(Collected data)
= = = =

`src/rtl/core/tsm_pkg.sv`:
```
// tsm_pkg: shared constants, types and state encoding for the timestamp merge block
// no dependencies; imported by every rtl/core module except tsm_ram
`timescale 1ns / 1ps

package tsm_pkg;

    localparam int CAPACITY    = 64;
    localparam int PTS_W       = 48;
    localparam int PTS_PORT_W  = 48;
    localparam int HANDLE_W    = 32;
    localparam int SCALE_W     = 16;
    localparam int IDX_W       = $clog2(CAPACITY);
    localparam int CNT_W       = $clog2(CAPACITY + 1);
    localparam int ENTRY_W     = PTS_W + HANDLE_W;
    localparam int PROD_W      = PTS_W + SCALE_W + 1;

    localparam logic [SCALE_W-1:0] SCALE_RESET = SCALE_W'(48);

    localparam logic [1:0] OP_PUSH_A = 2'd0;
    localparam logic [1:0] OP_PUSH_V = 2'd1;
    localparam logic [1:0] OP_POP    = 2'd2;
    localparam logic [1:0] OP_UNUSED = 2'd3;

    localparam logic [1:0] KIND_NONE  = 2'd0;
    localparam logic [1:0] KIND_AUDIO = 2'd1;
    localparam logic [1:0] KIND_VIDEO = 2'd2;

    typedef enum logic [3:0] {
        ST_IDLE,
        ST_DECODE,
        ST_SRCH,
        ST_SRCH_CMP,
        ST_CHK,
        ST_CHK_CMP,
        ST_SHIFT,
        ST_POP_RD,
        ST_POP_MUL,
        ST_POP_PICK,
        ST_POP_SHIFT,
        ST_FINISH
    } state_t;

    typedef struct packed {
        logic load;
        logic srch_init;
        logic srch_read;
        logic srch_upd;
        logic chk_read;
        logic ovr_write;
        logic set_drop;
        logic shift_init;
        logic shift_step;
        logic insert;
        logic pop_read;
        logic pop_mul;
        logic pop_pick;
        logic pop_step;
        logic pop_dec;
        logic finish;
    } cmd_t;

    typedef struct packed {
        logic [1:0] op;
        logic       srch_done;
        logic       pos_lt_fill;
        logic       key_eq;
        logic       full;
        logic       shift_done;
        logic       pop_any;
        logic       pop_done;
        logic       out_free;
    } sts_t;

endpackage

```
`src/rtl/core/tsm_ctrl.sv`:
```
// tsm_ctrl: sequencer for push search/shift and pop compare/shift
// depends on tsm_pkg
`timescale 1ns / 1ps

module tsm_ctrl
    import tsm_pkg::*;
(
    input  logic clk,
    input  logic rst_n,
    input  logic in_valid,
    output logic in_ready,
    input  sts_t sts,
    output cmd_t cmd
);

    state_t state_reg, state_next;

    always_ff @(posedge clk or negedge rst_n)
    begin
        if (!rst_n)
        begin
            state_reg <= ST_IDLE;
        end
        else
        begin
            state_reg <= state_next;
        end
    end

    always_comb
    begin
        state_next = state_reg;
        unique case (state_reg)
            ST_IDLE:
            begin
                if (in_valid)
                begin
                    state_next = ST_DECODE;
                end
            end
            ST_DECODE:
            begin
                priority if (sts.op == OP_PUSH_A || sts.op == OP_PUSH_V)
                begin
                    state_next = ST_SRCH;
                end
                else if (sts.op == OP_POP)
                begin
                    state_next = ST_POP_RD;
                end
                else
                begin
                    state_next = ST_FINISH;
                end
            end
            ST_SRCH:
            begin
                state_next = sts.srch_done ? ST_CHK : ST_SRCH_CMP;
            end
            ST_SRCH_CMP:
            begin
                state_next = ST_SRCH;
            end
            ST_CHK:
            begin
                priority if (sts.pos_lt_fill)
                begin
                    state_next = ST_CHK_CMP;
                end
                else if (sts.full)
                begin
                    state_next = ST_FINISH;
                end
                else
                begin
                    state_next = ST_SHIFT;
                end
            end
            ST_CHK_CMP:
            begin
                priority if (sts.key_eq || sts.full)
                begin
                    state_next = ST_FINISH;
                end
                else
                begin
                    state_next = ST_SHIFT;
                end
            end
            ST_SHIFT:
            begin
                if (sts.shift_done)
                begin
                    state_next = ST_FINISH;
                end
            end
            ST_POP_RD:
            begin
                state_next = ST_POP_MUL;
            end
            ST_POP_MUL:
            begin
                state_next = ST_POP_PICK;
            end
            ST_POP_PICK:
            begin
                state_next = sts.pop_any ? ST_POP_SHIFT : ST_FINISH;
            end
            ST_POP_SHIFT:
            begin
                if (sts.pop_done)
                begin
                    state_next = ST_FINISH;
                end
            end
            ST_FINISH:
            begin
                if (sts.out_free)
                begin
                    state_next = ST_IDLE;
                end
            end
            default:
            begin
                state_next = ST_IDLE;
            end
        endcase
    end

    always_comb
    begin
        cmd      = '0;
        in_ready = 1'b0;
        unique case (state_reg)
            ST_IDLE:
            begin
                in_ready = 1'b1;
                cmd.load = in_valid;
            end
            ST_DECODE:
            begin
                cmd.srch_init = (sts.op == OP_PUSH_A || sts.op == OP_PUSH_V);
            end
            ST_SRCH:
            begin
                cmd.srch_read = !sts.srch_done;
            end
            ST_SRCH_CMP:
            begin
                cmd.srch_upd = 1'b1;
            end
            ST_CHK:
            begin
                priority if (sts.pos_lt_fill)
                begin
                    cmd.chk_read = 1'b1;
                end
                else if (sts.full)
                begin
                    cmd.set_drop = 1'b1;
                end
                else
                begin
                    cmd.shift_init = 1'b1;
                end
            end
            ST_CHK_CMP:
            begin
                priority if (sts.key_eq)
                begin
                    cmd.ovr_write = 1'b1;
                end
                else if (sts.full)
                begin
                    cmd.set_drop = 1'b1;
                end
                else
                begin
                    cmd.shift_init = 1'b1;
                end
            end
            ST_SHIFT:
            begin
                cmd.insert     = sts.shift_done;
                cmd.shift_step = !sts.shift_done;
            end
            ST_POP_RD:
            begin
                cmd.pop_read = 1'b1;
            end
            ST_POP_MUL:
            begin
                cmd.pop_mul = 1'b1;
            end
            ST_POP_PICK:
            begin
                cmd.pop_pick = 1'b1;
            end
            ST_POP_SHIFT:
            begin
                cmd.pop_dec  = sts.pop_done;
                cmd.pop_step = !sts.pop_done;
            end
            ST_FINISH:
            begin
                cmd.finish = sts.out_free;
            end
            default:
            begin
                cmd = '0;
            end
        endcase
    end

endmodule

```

= = = =

## EXERCISE DESCRIPTION
Reply with one number, the count of lines in the entries that hold the string "core".

## RESULT
3